Copy out every line from the records that includes "frames".
*** Block opens ***
File: src/design/egress_tag_cfg.svh
// constants for the egress vlan tag editor: field positions and resets
//
// How it works
// dumb egress port passes untagged, priority and normal frames untouched
// host special tag is stripped before leaving dumb, access or hybrid ports
// access port passes untagged frames and strips priority or normal tags
// frames leaving the cpu egress port carry the host special tag
// untag instruction is three per-port bits from a vlan table entry
// hybrid: untagged frame gets tag if insert set and default untag clear
// inserted tag takes ingress or egress defaults, chosen by select bit; select clear uses ingress_prio, not ingress default prio
// hybrid: priority tag stripped when default-vid untag bit is set
// else priority tag rewritten: vid always, priority if change-prio set
// hybrid: normal tag stripped when received-vid untag bit is set
// normal tag kept unchanged when change-tag bit is clear
// normal tag kept when change-vid and change-prio are both clear
// else rewrite vid if change-vid, priority if change-prio
// each port holds a configurable default vlan id and priority
// per ingress port count every buffer or rate drop
// per ingress port count rate-limit drops alone
// several maskable interrupt sources can be raised
// any inserted, removed or rewritten tag asks for a new fcs
`ifndef EGRESS_TAG_CFG_SVH
`define EGRESS_TAG_CFG_SVH

// -------------------------------------------------------------------
// per-port egress config field, seven bits per port
// -------------------------------------------------------------------
`define CFG_TYPE_LSB        0
`define CFG_INSERT_BIT      2
`define CFG_CHANGE_TAG_BIT  3
`define CFG_CHANGE_VID_BIT  4
`define CFG_CHANGE_PRIO_BIT 5
`define CFG_SELECT_BIT      6
`define CFG_PORT_W          7

// -------------------------------------------------------------------
// default vlan id and priority word
// -------------------------------------------------------------------
`define VID_W               12
`define PRIO_W              3
`define DEF_VID_LSB         0
`define DEF_PRIO_LSB        12
`define DEF_W               15

// -------------------------------------------------------------------
// reset values
// -------------------------------------------------------------------
`define IRQ_RESET           3'h0

`endif

File: src/design/egress_tag_pkg.sv
// types shared by the egress vlan tag editor
package egress_tag_pkg;

    // egress port type, as coded in the config field
    typedef enum logic [1:0] {
        port_dumb,
        port_access,
        port_hybrid,
        port_cpu
    } port_type_t;

    // received frame classification
    typedef enum logic [1:0] {
        kind_untagged,
        kind_priority,
        kind_normal,
        kind_special
    } frame_kind_t;

    // edit applied to the outgoing frame
    typedef enum logic [2:0] {
        act_pass,
        act_insert,
        act_strip,
        act_rewrite,
        act_host_tag
    } tag_action_t;

endpackage : egress_tag_pkg

File: src/design/egress_vlan_tag_editor.sv
// egress vlan tag decision, drop counters and interrupt sources
`timescale 1ns/10ps
`include "egress_tag_cfg.svh"
module egress_vlan_tag_editor #(
    parameter int CNT_W = 32
) (
    // clock and reset
    input  wire logic                 clock,
    input  wire logic                 reset_n,
    // frame descriptor from the queues
    input  wire logic                 frame_valid,
    output logic                      frame_ready,
    input  wire logic [1:0]           frame_kind,
    input  wire logic [1:0]           ingress_port,
    input  wire logic [1:0]           egress_port,
    input  wire logic [`VID_W-1:0]    rx_vlan_identifier,
    input  wire logic [`PRIO_W-1:0]   rx_prio,
    input  wire logic [`PRIO_W-1:0]   ingress_prio,
    input  wire logic [2:0]           untag_by_default,
    input  wire logic [2:0]           untag_by_rx,
    // configuration
    input  wire logic [3*`CFG_PORT_W-1:0] egress_port_tag_config,
    input  wire logic [`DEF_W-1:0]    port0_default_vlan_prio,
    input  wire logic [`DEF_W-1:0]    port1_default_vlan_prio,
    input  wire logic [`DEF_W-1:0]    port2_default_vlan_prio,
    // edit instruction to the transmit mac
    output logic                      edit_valid,
    input  wire logic                 edit_ready,
    output logic [2:0]                edit_action,
    output logic [`VID_W-1:0]         edit_vlan_identifier,
    output logic [`PRIO_W-1:0]        edit_prio,
    output logic [1:0]                edit_port,
    output logic                      fcs_regen,
    // drop events per ingress port
    input  wire logic [2:0]           buffer_drop,
    input  wire logic [2:0]           rate_drop,
    input  wire logic                 count_clear,
    // drop counters
    output logic [CNT_W-1:0]          port0_total_drop_count,
    output logic [CNT_W-1:0]          port1_total_drop_count,
    output logic [CNT_W-1:0]          port2_total_drop_count,
    output logic [CNT_W-1:0]          port0_rate_drop_count,
    output logic [CNT_W-1:0]          port1_rate_drop_count,
    output logic [CNT_W-1:0]          port2_rate_drop_count,
    // interrupt sources
    input  wire logic [2:0]           irq_mask,
    output logic [2:0]                irq_sources
);

    initial begin
        if (CNT_W < 1 || CNT_W > 64) begin
            $error("CNT_W must lie in 1..64");
        end
    end

    // -------------------------------------------------------------------
    // lookup helpers
    // -------------------------------------------------------------------

    // config bits of one egress port, port 3 reads as dumb
    function automatic logic [`CFG_PORT_W-1:0] port_cfg(
        input logic [3*`CFG_PORT_W-1:0] all,
        input logic [1:0]               p
    );
        case (p)
            2'h0: port_cfg = all[0 +: `CFG_PORT_W];
            2'h1: port_cfg = all[`CFG_PORT_W +: `CFG_PORT_W];
            2'h2: port_cfg = all[2*`CFG_PORT_W +: `CFG_PORT_W];
            default: port_cfg = '0;
        endcase
    endfunction : port_cfg

    // default vid and priority of one port
    function automatic logic [`DEF_W-1:0] port_def(
        input logic [`DEF_W-1:0] d0,
        input logic [`DEF_W-1:0] d1,
        input logic [`DEF_W-1:0] d2,
        input logic [1:0]        p
    );
        case (p)
            2'h0: port_def = d0;
            2'h1: port_def = d1;
            2'h2: port_def = d2;
            default: port_def = '0;
        endcase
    endfunction : port_def

    // per-port untag bit of an instruction
    function automatic logic untag_bit(
        input logic [2:0] instr,
        input logic [1:0] p
    );
        untag_bit = (p == 2'h3) ? 1'b0 : instr[p];
    endfunction : untag_bit

    // -------------------------------------------------------------------
    // tag decision
    // -------------------------------------------------------------------
    logic [`CFG_PORT_W-1:0]            ecfg;
    egress_tag_pkg::port_type_t        etype;
    egress_tag_pkg::frame_kind_t       fkind;
    logic [`DEF_W-1:0]                 idef;
    logic [`DEF_W-1:0]                 edef;
    logic [`VID_W-1:0]                 sel_vid;
    logic [`PRIO_W-1:0]                sel_prio;
    logic                              untag_def;
    logic                              untag_rx;
    logic                              chg_vid;
    logic                              chg_prio;
    egress_tag_pkg::tag_action_t       dec_action;
    logic [`VID_W-1:0]                 dec_vid;
    logic [`PRIO_W-1:0]                dec_prio;

    // defaults and untag bits of the frame's ports
    assign ecfg      = port_cfg(egress_port_tag_config, egress_port);
    assign etype     = egress_tag_pkg::port_type_t'(
                           ecfg[`CFG_TYPE_LSB +: 2]);
    assign fkind     = egress_tag_pkg::frame_kind_t'(frame_kind);
    assign idef      = port_def(port0_default_vlan_prio,
                           port1_default_vlan_prio,
                           port2_default_vlan_prio, ingress_port);
    assign edef      = port_def(port0_default_vlan_prio,
                           port1_default_vlan_prio,
                           port2_default_vlan_prio, egress_port);
    assign untag_def = untag_bit(untag_by_default, egress_port);
    assign untag_rx  = untag_bit(untag_by_rx, egress_port);
    assign chg_vid   = ecfg[`CFG_CHANGE_VID_BIT];
    assign chg_prio  = ecfg[`CFG_CHANGE_PRIO_BIT];

    // select bit set takes egress defaults, clear takes ingress values
    assign sel_vid  = ecfg[`CFG_SELECT_BIT]
                    ? edef[`DEF_VID_LSB +: `VID_W]
                    : idef[`DEF_VID_LSB +: `VID_W];
    assign sel_prio = ecfg[`CFG_SELECT_BIT]
                    ? edef[`DEF_PRIO_LSB +: `PRIO_W]
                    : ingress_prio;

    // action per egress type and frame kind
    always_comb begin
        dec_action = egress_tag_pkg::act_pass;
        dec_vid    = rx_vlan_identifier;
        dec_prio   = rx_prio;
        if (etype == egress_tag_pkg::port_cpu) begin
            if (fkind != egress_tag_pkg::kind_special) begin
                dec_action = egress_tag_pkg::act_host_tag;
            end
        end else if (fkind == egress_tag_pkg::kind_special) begin
            dec_action = egress_tag_pkg::act_strip;
        end else begin
            case (etype)
                egress_tag_pkg::port_dumb: begin
                    dec_action = egress_tag_pkg::act_pass;
                end
                egress_tag_pkg::port_access: begin
                    if (fkind != egress_tag_pkg::kind_untagged) begin
                        dec_action = egress_tag_pkg::act_strip;
                    end
                end
                egress_tag_pkg::port_hybrid: begin
                    case (fkind)
                        egress_tag_pkg::kind_untagged: begin
                            if (ecfg[`CFG_INSERT_BIT] && !untag_def) begin
                                dec_action = egress_tag_pkg::act_insert;
                                dec_vid    = sel_vid;
                                dec_prio   = sel_prio;
                            end
                        end
                        egress_tag_pkg::kind_priority: begin
                            if (untag_def) begin
                                dec_action = egress_tag_pkg::act_strip;
                            end else begin
                                dec_action = egress_tag_pkg::act_rewrite;
                                dec_vid    = sel_vid;
                                if (chg_prio) begin
                                    dec_prio = sel_prio;
                                end
                            end
                        end
                        egress_tag_pkg::kind_normal: begin
                            if (untag_rx) begin
                                dec_action = egress_tag_pkg::act_strip;
                            end else if (!ecfg[`CFG_CHANGE_TAG_BIT]) begin
                                dec_action = egress_tag_pkg::act_pass;
                            end else if (!chg_vid && !chg_prio) begin
                                dec_action = egress_tag_pkg::act_pass;
                            end else begin
                                dec_action = egress_tag_pkg::act_rewrite;
                                if (chg_vid) begin
                                    dec_vid = sel_vid;
                                end
                                if (chg_prio) begin
                                    dec_prio = sel_prio;
                                end
                            end
                        end
                        default: begin
                            dec_action = egress_tag_pkg::act_pass;
                        end
                    endcase
                end
                default: begin
                    dec_action = egress_tag_pkg::act_pass;
                end
            endcase
        end
    end

    // -------------------------------------------------------------------
    // edit buffer toward the transmit mac
    // -------------------------------------------------------------------
    localparam int EW = 3 + `VID_W + `PRIO_W + 2 + 1;

    logic          dec_fcs;
    logic [EW-1:0] push_word;
    logic [EW-1:0] pop_word;

    // any tag change needs a fresh frame check sequence
    assign dec_fcs   = (dec_action != egress_tag_pkg::act_pass);
    assign push_word = {dec_action, dec_vid, dec_prio, egress_port, dec_fcs};

    edit_buffer #(
        .WIDTH     (EW),
        .DEPTH     (2)
    ) u_buffer (
        .clock     (clock),
        .reset_n   (reset_n),
        .in_valid  (frame_valid),
        .in_ready  (frame_ready),
        .in_data   (push_word),
        .out_valid (edit_valid),
        .out_ready (edit_ready),
        .out_data  (pop_word)
    );

    // unpack the buffered instruction
    assign {edit_action, edit_vlan_identifier, edit_prio,
            edit_port, fcs_regen} = pop_word;

    // -------------------------------------------------------------------
    // drop counters
    // -------------------------------------------------------------------
    logic [CNT_W-1:0] total_q [3];
    logic [CNT_W-1:0] rate_q  [3];

    // event beats clear: a drop in the clear cycle counts as one
    function automatic logic [CNT_W-1:0] next_count(
        input logic [CNT_W-1:0] cur,
        input logic             hit,
        input logic             clr
    );
        if (hit) begin
            next_count = clr ? CNT_W'(1) : CNT_W'(cur + 1'b1);
        end else begin
            next_count = clr ? '0 : cur;
        end
    endfunction : next_count

    // total drops include rate drops
    always_ff @(posedge clock or negedge reset_n) begin
        if (!reset_n) begin
            for (int i = 0; i < 3; i++) begin
                total_q[i] <= '0;
            end
        end else begin
            for (int i = 0; i < 3; i++) begin
                total_q[i] <= next_count(total_q[i],
                    buffer_drop[i] | rate_drop[i], count_clear);
            end
        end
    end

    // rate-limit drops alone
    always_ff @(posedge clock or negedge reset_n) begin
        if (!reset_n) begin
            for (int i = 0; i < 3; i++) begin
                rate_q[i] <= '0;
            end
        end else begin
            for (int i = 0; i < 3; i++) begin
                rate_q[i] <= next_count(rate_q[i], rate_drop[i],
                    count_clear);
            end
        end
    end

    assign port0_total_drop_count = total_q[0];
    assign port1_total_drop_count = total_q[1];
    assign port2_total_drop_count = total_q[2];
    assign port0_rate_drop_count  = rate_q[0];
    assign port1_rate_drop_count  = rate_q[1];
    assign port2_rate_drop_count  = rate_q[2];

    // -------------------------------------------------------------------
    // interrupt sources
    // -------------------------------------------------------------------

    // one masked pulse per port drop event
    always_ff @(posedge clock or negedge reset_n) begin
        if (!reset_n) begin
            irq_sources <= `IRQ_RESET;
        end else begin
            irq_sources <= (buffer_drop | rate_drop) & irq_mask;
        end
    end

    logic push_fire;
    assign push_fire = frame_valid & frame_ready;
endmodule : egress_vlan_tag_editor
*** Block closes ***
● **Finished exercise**
// dumb egress port passes untagged, priority and normal frames untouched
// access port passes untagged frames and strips priority or normal tags
// frames leaving the cpu egress port carry the host special tag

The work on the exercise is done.